Quale potrebbe essere il futuro dell’Hip hop Festival? Continuare la linea degli eventi ad ingresso gratuito. Questo darebbe la possibilità di fare cultura attivamente perché all’evento può venire anche la persona che non conosce, che non è già informata e motivata. Divulgare una cultura è importante, senza chiudere nessuna porta, quando possibile. In una piazza può passare chiunque: si ferma e ascolta. Un valore aggiunto è aver creato aggregazione, in forme che magari prima per molti non c’erano, non erano immaginabili.

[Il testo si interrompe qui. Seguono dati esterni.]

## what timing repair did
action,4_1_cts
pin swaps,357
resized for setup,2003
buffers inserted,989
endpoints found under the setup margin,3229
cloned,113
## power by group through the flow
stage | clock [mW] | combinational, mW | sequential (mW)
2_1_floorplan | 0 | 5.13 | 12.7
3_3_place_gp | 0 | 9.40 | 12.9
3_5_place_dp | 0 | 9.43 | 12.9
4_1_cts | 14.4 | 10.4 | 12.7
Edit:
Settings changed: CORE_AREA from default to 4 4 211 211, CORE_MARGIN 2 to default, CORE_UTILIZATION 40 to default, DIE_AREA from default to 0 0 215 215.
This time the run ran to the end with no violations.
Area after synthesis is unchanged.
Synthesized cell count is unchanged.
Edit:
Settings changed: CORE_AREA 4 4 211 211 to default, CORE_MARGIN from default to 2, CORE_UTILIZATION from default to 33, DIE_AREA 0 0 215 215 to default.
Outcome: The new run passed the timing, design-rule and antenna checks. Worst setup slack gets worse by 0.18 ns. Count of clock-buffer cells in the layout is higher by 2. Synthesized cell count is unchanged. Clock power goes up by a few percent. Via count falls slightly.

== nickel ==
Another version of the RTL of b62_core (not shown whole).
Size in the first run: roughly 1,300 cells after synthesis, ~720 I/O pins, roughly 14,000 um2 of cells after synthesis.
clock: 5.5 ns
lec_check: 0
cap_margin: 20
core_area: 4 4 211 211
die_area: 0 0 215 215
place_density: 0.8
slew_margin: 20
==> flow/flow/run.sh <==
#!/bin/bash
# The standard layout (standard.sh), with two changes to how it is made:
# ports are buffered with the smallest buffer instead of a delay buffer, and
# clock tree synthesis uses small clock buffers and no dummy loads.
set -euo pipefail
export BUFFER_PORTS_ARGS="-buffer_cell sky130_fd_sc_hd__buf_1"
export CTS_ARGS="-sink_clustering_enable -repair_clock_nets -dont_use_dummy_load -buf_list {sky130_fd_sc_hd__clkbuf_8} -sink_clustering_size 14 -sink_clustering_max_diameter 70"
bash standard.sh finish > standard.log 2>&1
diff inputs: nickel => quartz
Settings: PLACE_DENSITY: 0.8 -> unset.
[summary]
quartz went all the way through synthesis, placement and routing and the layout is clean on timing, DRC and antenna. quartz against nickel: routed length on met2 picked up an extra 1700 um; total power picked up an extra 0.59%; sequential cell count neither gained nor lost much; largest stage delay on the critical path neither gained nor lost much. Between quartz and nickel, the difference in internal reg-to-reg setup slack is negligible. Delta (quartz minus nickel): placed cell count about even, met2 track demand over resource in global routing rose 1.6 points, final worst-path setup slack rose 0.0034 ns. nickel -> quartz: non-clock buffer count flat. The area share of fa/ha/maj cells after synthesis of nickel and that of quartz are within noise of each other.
This design comes from an exercise in tuning for small area, a short achievable clock period and few clock cycles per item on the open sky130 flow, not from production work. In this exercise RTL edits were held to simulation tests only and were not proved equivalent to the original.

`design/flow/design.v`:
```
module sha256_core #(
    parameter HOLD = 1
) (
    input  wire         clk,
    input  wire         st_ld,
    input  wire [255:0] st_val,
    input  wire         w_ld,
    input  wire [255:0] w_val,
    input  wire         w_ins,
    input  wire [31:0]  ins_val,
    input  wire         rnd_en,
    input  wire         ff_en,
    input  wire [31:0]  k,           
    input  wire [31:0]  x,
    input  wire [31:0]  y,
    output wire [255:0] st,
    output wire [255:0] fin,
    output wire [31:0]  w0
);
    reg [31:0] a, b, c, d, e, f, g, h;
    reg [31:0] w [0:14];
    reg [31:0] w15s, w15c;
    reg        w15i;             
    assign st = {a, b, c, d, e, f, g, h};
    assign w0 = w[0];
    wire [31:0] s1  = {e[5:0], e[31:6]} ^ {e[10:0], e[31:11]} ^ {e[24:0], e[31:25]};
    wire [31:0] ch  = (e & f) ^ (~e & g);
    wire [31:0] s0  = {a[1:0], a[31:2]} ^ {a[12:0], a[31:13]} ^ {a[21:0], a[31:22]};
    wire [31:0] mj  = (a & b) | (a & c) | (b & c);
    wire [31:0] us  = h ^ k ^ w[0];
    wire [31:0] uc  = ((h & k) | (h & w[0]) | (k & w[0])) << 1;
    wire [31:0] x1s = s1 ^ ch ^ s0;
    wire [31:0] x1c = ((s1 & ch) | (s1 & s0) | (ch & s0)) << 1;
    wire [31:0] z1s = us ^ uc ^ mj;
    wire [31:0] z1c = ((us & uc) | (us & mj) | (uc & mj)) << 1;
    wire [31:0] x2s = x1s ^ x1c ^ z1s;
    wire [31:0] x2c = ((x1s & x1c) | (x1s & z1s) | (x1c & z1s)) << 1;
    wire [31:0] x3s = x2s ^ x2c ^ z1c;
    wire [31:0] x3c = ((x2s & x2c) | (x2s & z1c) | (x2c & z1c)) << 1;
    wire [31:0] a_rnd = x3s + x3c;
    wire [31:0] vs  = d ^ us ^ uc;
    wire [31:0] vc  = ((d & us) | (d & uc) | (us & uc)) << 1;
    wire [31:0] y1s = s1 ^ ch ^ vs;
    wire [31:0] y1c = ((s1 & ch) | (s1 & vs) | (ch & vs)) << 1;
    wire [31:0] y2s = y1s ^ y1c ^ vc;
    wire [31:0] y2c = ((y1s & y1c) | (y1s & vc) | (y1c & vc)) << 1;
    wire [31:0] e_new = (ff_en ? h : y2s) + (ff_en ? y : y2c);
    wire [31:0] ls0 = {w[1][6:0], w[1][31:7]} ^ {w[1][17:0], w[1][31:18]} ^ (w[1] >> 3);
    wire [31:0] ls1 = {w[14][16:0], w[14][31:17]} ^ {w[14][18:0], w[14][31:19]} ^ (w[14] >> 10);
    wire [31:0] t1s = ls1 ^ w[9] ^ ls0;
    wire [31:0] t1c = ((ls1 & w[9]) | (ls1 & ls0) | (w[9] & ls0)) << 1;
    wire [31:0] ns  = t1s ^ t1c ^ w[0];
    wire [31:0] nc  = ((t1s & t1c) | (t1s & w[0]) | (t1c & w[0])) << 1;
    wire [31:0] ca   = ff_en ? d : w15s;
    wire [31:0] cb   = ff_en ? x : w15c;
    wire [31:0] csum = ca + cb;
    assign fin = {csum, a, b, c, e_new, e, f, g};
    integer i;
    generate
        if (HOLD) begin : g_hold
            wire shift = rnd_en | ff_en;
            always @(posedge clk) begin
                if (st_ld) begin
                    {a, b, c, d, e, f, g, h} <= st_val;
                end else if (shift) begin
                    a <= rnd_en ? a_rnd : csum;
                    b <= a;
                    c <= b;
                    d <= c;
                    e <= e_new;
                    f <= e;
                    g <= f;
                    h <= g;
                end
                if (w_ld) begin
                    for (i = 0; i < 8; i = i + 1)
                        w[i] <= w_val[255 - 32*i -: 32];
                end else if (rnd_en | w_ins) begin
                    for (i = 0; i < 14; i = i + 1)
                        w[i] <= w[i+1];
                    w[14] <= csum;
                    w15s  <= w_ins ? ins_val : ns;
                    w15c  <= w_ins ? 32'd0 : nc;
                end
            end
        end else begin : g_free
            always @(posedge clk) begin
                if (st_ld) begin
                    {a, b, c, d, e, f, g, h} <= st_val;
                end else begin
                    a <= ff_en ? csum : a_rnd;
                    b <= a;
                    c <= b;
                    d <= c;
                    e <= e_new;
                    f <= e;
                    g <= f;
                    h <= g;
                end
                for (i = 0; i < 14; i = i + 1)
                    w[i] <= w[i+1];
                w[14] <= w15i ? w15s : csum;
                w15s  <= w_ins ? ins_val : ns;
                w15c  <= w_ins ? 32'd0 : nc;
                w15i  <= w_ins;
            end
        end
    endgenerate
endmodule
module nasccl_schedgen (
    input  wire         clk,
    input  wire         rst,
    input  wire         start,
    input  wire [13:0]  table_count,
    input  wire [10:0]  seed_len,
    output wire         idle,
    input  wire         seed_valid,
    input  wire [7:0]   seed_data,
    output wire         seed_ready,
    output reg          out_valid,
    output wire [255:0] out_data,
    input  wire         out_ready
);
    localparam [255:0] SHA256_IV = {
        32'h6a09e667, 32'hbb67ae85, 32'h3c6ef372, 32'ha54ff53a,
        32'h510e527f, 32'h9b05688c, 32'h1f83d9ab, 32'h5be0cd19};
    localparam [31:0]  K0 = 32'h428a2f98;
    localparam [2:0] S_IDLE = 3'd0,    
                     S_INIT = 3'd1,    
                     S_COLL = 3'd2,    
                     S_XFER = 3'd3,    
                     S_ROT  = 3'd4,    
                     S_CMP  = 3'd5,    
                     S_HAND = 3'd6;    
    localparam [1:0] C_BLK = 2'd0, C_KEY = 2'd1, C_ITEM = 2'd2;
    reg  [2:0]   state;
    reg          idle_r;
    reg  [13:0]  tc_q;
    reg  [10:0]  sl_q;
    reg  [7:0]   xb;           
    reg          lng;          
    reg          sready;
    reg  [10:0]  cnt_in;       
    reg          bv_q, bl_q;   
    reg  [7:0]   bd_q;
    reg  [23:0]  stage;        
    reg  [1:0]   bpos;
    reg  [3:0]   wcnt;         
    reg          bfull;        
    reg          pdone;        
    reg          need80;       
    reg          lenblk;       
    reg          lastfull;     
    reg          lastblk;      
    reg          first_blk;
    reg          sdone;        
    reg          run, ffa;
    reg  [5:0]   rnd;
    reg  [1:0]   ffk;
    reg  [1:0]   ctx;
    reg          ffiv;         
    reg  [31:0]  kreg;         
    reg          runb, ffab;   
    reg  [3:0]   xs;           
    reg          mins;         
    reg  [3:0]   mph;          
    reg  [16:0]  ctr;          
    reg          a_real, b_real;
    reg  [255:0] ist, ost;     
    wire [255:0] a_st, b_st, a_fin, b_fin;
    wire [31:0]  a_w0, b_w0;
    assign idle       = idle_r;
    assign seed_ready = sready;
    assign out_data   = b_st;
    wire [8:0] tc_fold = {3'b000, tc_q[13:8]} + {1'b0, tc_q[7:0]};
    wire [7:0] tc_mod  = tc_fold[8]             ? tc_fold[7:0] + 8'd1 :
                         (tc_fold[7:0] == 8'hff) ? 8'd0 : tc_fold[7:0];
    wire        padok   = (state == S_COLL || (state == S_CMP && ctx == C_BLK)) && !bfull && !sdone;
    wire        pad_b   = padok && pdone && (bpos != 2'd0);      
    wire        pad_w   = padok && pdone && (bpos == 2'd0);      
    wire        push    = bv_q | pad_b;                          
    wire [7:0]  sb      = bv_q ? (bd_q ^ xb) : (need80 ? 8'h80 : 8'h00);
    wire        lenword = lenblk && !need80 && (wcnt == 4'd15);
    wire [31:0] pw      = need80 ? 32'h80000000 :
                          (lng && lenword) ? {18'd0, sl_q, 3'b000} : 32'd0;
    wire        sins    = (push && bpos == 2'd3) || pad_w;      
    wire        full    = sins && (wcnt == 4'd15);
    wire        marker  = need80 && (pad_b || pad_w);
    wire        in_rot  = (state == S_ROT);
    wire        in_xfer = (state == S_XFER);
    wire        mv_last = (wcnt == 4'd15);                       
    wire [31:0] rsrc    = (lng && wcnt[3]) ? 32'd0 : b_w0;       
    wire [31:0] mword   = (mph == 4'd1)  ? {15'd0, ctr} :
                          (mph == 4'd2)  ? 32'h80000000 :
                          (mph == 4'd15) ? 32'd576 : 32'd0;
    wire        a_ins   = mins || in_rot || in_xfer;
    wire [31:0] a_insv  = in_xfer ? b_w0 :
                          in_rot  ? (rsrc ^ 32'h36363636) : mword;
    wire        bconst  = runb && (rnd[5:3] == 3'b111);
    wire [31:0] cword   = (rnd[2:0] == 3'd0) ? 32'h80000000 :
                          (rnd[2:0] == 3'd7) ? 32'd768 : 32'd0;
    wire        b_ins   = sins || in_rot || in_xfer || bconst;
    wire [31:0] b_insv  = in_xfer ? b_w0 :
                          in_rot  ? (rsrc ^ 32'h5c5c5c5c) :
                          bconst  ? cword :
                          pad_w   ? pw : {stage, sb};
    wire cdone   = ffa && (ffk == 2'd3);
    wire hand_go = (state == S_HAND) && (!out_valid || out_ready) && (mph == 4'd15)
                   && !(out_valid && !a_real);
    wire rot_go  = in_rot && mv_last;
    wire xfer_go = in_xfer && mv_last;
    wire a_ld    = hand_go || rot_go || xfer_go;
    wire [255:0] a_ldv = (hand_go || (xfer_go && !first_blk)) ? ist : SHA256_IV;
    wire b_ld    = hand_go || rot_go;
    wire [255:0] b_ldv = hand_go ? ost : SHA256_IV;
    wire bw_ld   = cdone && (ctx == C_ITEM || (ctx == C_BLK && lastblk));
    reg  [31:0] k_nx;                              
    always @(*) begin
        case (rnd + 6'd1)
            6'd0:  k_nx = 32'h428a2f98; 6'd1:  k_nx = 32'h71374491;
            6'd2:  k_nx = 32'hb5c0fbcf; 6'd3:  k_nx = 32'he9b5dba5;
            6'd4:  k_nx = 32'h3956c25b; 6'd5:  k_nx = 32'h59f111f1;
            6'd6:  k_nx = 32'h923f82a4; 6'd7:  k_nx = 32'hab1c5ed5;
            6'd8:  k_nx = 32'hd807aa98; 6'd9:  k_nx = 32'h12835b01;
            6'd10: k_nx = 32'h243185be; 6'd11: k_nx = 32'h550c7dc3;
            6'd12: k_nx = 32'h72be5d74; 6'd13: k_nx = 32'h80deb1fe;
            6'd14: k_nx = 32'h9bdc06a7; 6'd15: k_nx = 32'hc19bf174;
            6'd16: k_nx = 32'he49b69c1; 6'd17: k_nx = 32'hefbe4786;
            6'd18: k_nx = 32'h0fc19dc6; 6'd19: k_nx = 32'h240ca1cc;
            6'd20: k_nx = 32'h2de92c6f; 6'd21: k_nx = 32'h4a7484aa;
            6'd22: k_nx = 32'h5cb0a9dc; 6'd23: k_nx = 32'h76f988da;
            6'd24: k_nx = 32'h983e5152; 6'd25: k_nx = 32'ha831c66d;
            6'd26: k_nx = 32'hb00327c8; 6'd27: k_nx = 32'hbf597fc7;
            6'd28: k_nx = 32'hc6e00bf3; 6'd29: k_nx = 32'hd5a79147;
            6'd30: k_nx = 32'h06ca6351; 6'd31: k_nx = 32'h14292967;
            6'd32: k_nx = 32'h27b70a85; 6'd33: k_nx = 32'h2e1b2138;
            6'd34: k_nx = 32'h4d2c6dfc; 6'd35: k_nx = 32'h53380d13;
            6'd36: k_nx = 32'h650a7354; 6'd37: k_nx = 32'h766a0abb;
            6'd38: k_nx = 32'h81c2c92e; 6'd39: k_nx = 32'h92722c85;
            6'd40: k_nx = 32'ha2bfe8a1; 6'd41: k_nx = 32'ha81a664b;
            6'd42: k_nx = 32'hc24b8b70; 6'd43: k_nx = 32'hc76c51a3;
            6'd44: k_nx = 32'hd192e819; 6'd45: k_nx = 32'hd6990624;
            6'd46: k_nx = 32'hf40e3585; 6'd47: k_nx = 32'h106aa070;
            6'd48: k_nx = 32'h19a4c116; 6'd49: k_nx = 32'h1e376c08;
            6'd50: k_nx = 32'h2748774c; 6'd51: k_nx = 32'h34b0bcb5;
            6'd52: k_nx = 32'h391c0cb3; 6'd53: k_nx = 32'h4ed8aa4a;
            6'd54: k_nx = 32'h5b9cca4f; 6'd55: k_nx = 32'h682e6ff3;
            6'd56: k_nx = 32'h748f82ee; 6'd57: k_nx = 32'h78a5636f;
            6'd58: k_nx = 32'h84c87814; 6'd59: k_nx = 32'h8cc70208;
            6'd60: k_nx = 32'h90befffa; 6'd61: k_nx = 32'ha4506ceb;
            6'd62: k_nx = 32'hbef9a3f7; default: k_nx = 32'hc67178f2;
        endcase
    end
    wire [31:0] ax  = ({32{xs[0]}} & ist[159:128]) | ({32{xs[1]}} & ist[191:160]) |
                      ({32{xs[2]}} & ist[223:192]) | ({32{xs[3]}} & ist[255:224]);
    wire [31:0] ay  = ({32{xs[0]}} & ist[31:0])    | ({32{xs[1]}} & ist[63:32])   |
                      ({32{xs[2]}} & ist[95:64])   | ({32{xs[3]}} & ist[127:96]);
    wire [31:0] bx  = ({32{xs[0]}} & ost[159:128]) | ({32{xs[1]}} & ost[191:160]) |
                      ({32{xs[2]}} & ost[223:192]) | ({32{xs[3]}} & ost[255:224]);
    wire [31:0] by  = ({32{xs[0]}} & ost[31:0])    | ({32{xs[1]}} & ost[63:32])   |
                      ({32{xs[2]}} & ost[95:64])   | ({32{xs[3]}} & ost[127:96]);
    wire [31:0] ivx = ({32{xs[0]}} & SHA256_IV[159:128]) | ({32{xs[1]}} & SHA256_IV[191:160]) |
                      ({32{xs[2]}} & SHA256_IV[223:192]) | ({32{xs[3]}} & SHA256_IV[255:224]);
    wire [31:0] ivy = ({32{xs[0]}} & SHA256_IV[31:0])    | ({32{xs[1]}} & SHA256_IV[63:32])   |
                      ({32{xs[2]}} & SHA256_IV[95:64])   | ({32{xs[3]}} & SHA256_IV[127:96]);
    sha256_core #(.HOLD(0)) u_a (
        .clk     (clk),
        .st_ld   (a_ld),
        .st_val  (a_ldv),
        .w_ld    (1'b0),
        .w_val   (256'd0),
        .w_ins   (a_ins),
        .ins_val (a_insv),
        .rnd_en  (run),
        .ff_en   (ffa),
        .k       (kreg),
        .x       (ffiv ? ivx : ax),
        .y       (ffiv ? ivy : ay),
        .st      (a_st),
        .fin     (a_fin),
        .w0      (a_w0)
    );
    sha256_core #(.HOLD(1)) u_b (
        .clk     (clk),
        .st_ld   (b_ld),
        .st_val  (b_ldv),
        .w_ld    (bw_ld),
        .w_val   (a_fin),
        .w_ins   (b_ins),
        .ins_val (b_insv),
        .rnd_en  (runb),
        .ff_en   (ffab),
        .k       (kreg),
        .x       (ffiv ? ivx : bx),
        .y       (ffiv ? ivy : by),
        .st      (b_st),
        .fin     (b_fin),
        .w0      (b_w0)
    );
    wire take    = seed_valid && sready;
    wire go      = hand_go || rot_go || xfer_go;      
    always @(posedge clk) begin
        if (idle_r) begin
            tc_q <= table_count;
            sl_q <= seed_len;
        end
        bd_q <= seed_data;
        bl_q <= (cnt_in + 11'd1 == sl_q);
        if (push)
            stage <= {stage[15:0], sb};
        if (cdone && ctx != C_ITEM)
            ist <= a_fin;
        if (cdone && ctx == C_KEY)
            ost <= b_fin;
        kreg <= (run && rnd != 6'd63) ? k_nx : K0;
        xs   <= (run && rnd == 6'd63) ? 4'b0001 : {xs[2:0], 1'b0};
    end
    always @(posedge clk) begin
        if (rst) begin
            state     <= S_IDLE;
            idle_r    <= 1'b1;
            out_valid <= 1'b0;
            sready    <= 1'b0;
            bv_q      <= 1'b0;
            run       <= 1'b0;
            ffa       <= 1'b0;
            runb      <= 1'b0;
            ffab      <= 1'b0;
            rnd       <= 6'd0;
            ffk       <= 2'd0;
            mins      <= 1'b0;
        end else begin
            bv_q <= take;
            if (take) begin
                cnt_in <= cnt_in + 11'd1;
                if ((cnt_in + 11'd1 == sl_q) || (lng && cnt_in[5:0] == 6'd63))
                    sready <= 1'b0;
            end
            if (push) begin
                bpos <= bpos + 2'd1;
                if (bv_q && bl_q)
                    pdone <= 1'b1;
            end
            if (sins)
                wcnt <= wcnt + 4'd1;
            if (full) begin
                bfull    <= 1'b1;
                lastfull <= lenword;
                sdone    <= lenword;
                lenblk   <= 1'b1;
            end else if (marker) begin
                lenblk   <= (wcnt <= 4'd13);
            end
            if (marker)
                need80 <= 1'b0;
            if (go) begin
                run  <= 1'b1;
                runb <= !xfer_go;
                rnd  <= 6'd0;
            end
            if (run) begin
                rnd <= rnd + 6'd1;
                if (rnd == 6'd63) begin
                    run  <= 1'b0;
                    runb <= 1'b0;
                    ffa  <= 1'b1;
                    ffab <= runb;
                    ffk  <= 2'd0;
                end
            end
            if (ffa) begin
                ffk <= ffk + 2'd1;
                if (ffk == 2'd3) begin
                    ffa  <= 1'b0;
                    ffab <= 1'b0;
                end
            end
            if (run && rnd == 6'd52 && ctx != C_BLK) begin
                mins <= 1'b1;
                mph  <= 4'd0;
            end else if (mins) begin
                mph <= mph + 4'd1;
                if (hand_go || state == S_IDLE)
                    mins <= 1'b0;
            end
            case (state)
                S_IDLE: begin
                    if (start) begin
                        idle_r <= 1'b0;
                        state  <= S_INIT;
                    end
                end
                S_INIT: begin
                    xb        <= tc_mod;
                    lng       <= (sl_q > 11'd64);
                    need80    <= (sl_q > 11'd64);
                    pdone     <= (sl_q == 11'd0);
                    sready    <= (sl_q != 11'd0);
                    cnt_in    <= 11'd0;
                    bpos      <= 2'd0;
                    wcnt      <= 4'd0;
                    bfull     <= 1'b0;
                    sdone     <= 1'b0;
                    lenblk    <= 1'b0;
                    first_blk <= 1'b1;
                    ctr       <= 17'd0;
                    a_real    <= 1'b0;
                    state     <= S_COLL;
                end
                S_COLL: begin
                    if (bfull) begin
                        wcnt  <= 4'd0;
                        state <= lng ? S_XFER : S_ROT;
                    end
                end
                S_XFER: begin
                    wcnt <= wcnt + 4'd1;
                    if (mv_last) begin
                        bfull   <= 1'b0;
                        lastblk <= lastfull;
                        ffiv    <= first_blk;
                        ctx     <= C_BLK;
                        sready  <= (cnt_in != sl_q);
                        state   <= S_CMP;
                    end
                end
                S_ROT: begin
                    wcnt <= wcnt + 4'd1;
                    if (mv_last) begin
                        ffiv  <= 1'b1;
                        ctx   <= C_KEY;
                        state <= S_CMP;
                    end
                end
                S_CMP: begin
                    if (cdone) begin
                        case (ctx)
                            C_BLK: begin
                                first_blk <= 1'b0;
                                if (lastblk) begin
                                    wcnt  <= 4'd0;
                                    state <= S_ROT;
                                end else begin
                                    state <= S_COLL;
                                end
                            end
                            C_KEY: begin
                                ffiv  <= 1'b0;
                                ctx   <= C_ITEM;
                                state <= S_HAND;
                            end
                            default: begin
                                out_valid <= b_real;
                                state     <= S_HAND;
                            end
                        endcase
                    end
                end
                S_HAND: begin
                    if (out_valid && out_ready) begin
                        out_valid <= 1'b0;
                        if (!a_real) begin
                            idle_r <= 1'b1;
                            state  <= S_IDLE;
                        end
                    end
                    if (hand_go) begin
                        b_real <= a_real;
                        a_real <= (ctr < {tc_q, 3'b000});
                        ctr    <= ctr + 17'd1;
                        state  <= S_CMP;
                    end
                end
                default: state <= S_IDLE;
            endcase
        end
    end
endmodule
```
Source: an optimization exercise on an open RTL-to-GDS flow (aim: small area, a short achievable clock period and few clock cycles per item). Production flows keep margins and buffers that such runs may drop.
Function was checked by simulation only, so behaviour that the tests miss may differ from the original.
Power is estimated from default activity; no workload was simulated.

### run.sh
#!/bin/bash
# synth_recipe.tcl (not shown) runs the flow's synth.tcl, then flattens the netlist and writes it again
# the make line also repeats each setting of config.mk as NAME=value (left out here)
make -C /OpenROAD-flow-scripts/flow DESIGN_CONFIG=/design/flow/config.mk WORK_HOME=/design/flow/orfs CLKGATE_MAP_FILE= SYNTH_SCRIPT=/design/flow/synth_recipe.tcl finish
### constraint.sdc
create_clock -name core_clock -period 8.0 [get_ports {clk}]
set_input_delay 1.6000 -clock core_clock [delete_from_list [all_inputs] [get_ports {clk}]]
set_output_delay 1.6000 -clock core_clock [all_outputs]
set_load 0.01 [all_outputs]
### config.mk
export PLATFORM = sky130hd
export DESIGN_NAME = siab_adc_hv
export DESIGN_NICKNAME = siab_adc_hv
export VERILOG_FILES = /design/flow/design.v
export SDC_FILE = /design/flow/constraint.sdc
export NUM_CORES = 4
export LEC_CHECK = 0
export CAP_MARGIN = 20
export CORE_MARGIN = 2
export CORE_UTILIZATION = 60
export CTS_BUF_LIST = sky130_fd_sc_hd__clkbuf_4 sky130_fd_sc_hd__clkbuf_8
export SETUP_SLACK_MARGIN = 4.0
export SLEW_MARGIN = 20
export TNS_END_PERCENT = 0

Un limite? Genova ha l’impostazione di una città dove il dopo cena non è concepito. Spieghiamo meglio: i trasporti pubblici sono ancora pensati come negli anni 60-80, cioè come quelli di una città industriale. Anche i tragitti delle linee sono gli stessi di 40 anni fa, vuol dire che si è raggruppato la maggior parte del trasporto pubblico all’interno di un orario che non supererà la mezzanotte, e su traiettorie poco legate a dinamiche che non siano lavorative. Il 70% delle persone abita sopra la linea costiera e il trasporto è collocato lungo il mare, l’impostazione è esattamente come quella di una città portuale, di una città dormitorio. Il Genova Hip Hop Festival ha dato un cambio di mentalità nell’approccio alle cose: ha mostrato nuove geografie d’azione possibili. Cosa che non c’è nell’attitudine dei liguri e nella morfologia della città, apparentemente immobili e non scalabili entrambe.
Ecco che così assume ancora più senso e diventa meno generico il claim usato: “Uniti dalla diversità”. Le differenze sociali e culturali non devono essere (più) un ostacolo. Quelle territoriali, nemmeno. Che un festival si ponga tutti questi problemi invece di pensare solo a line up e alle voci di entrata e uscita relative ad un concerto o una serie di concerti, è una notizia bella per tutti.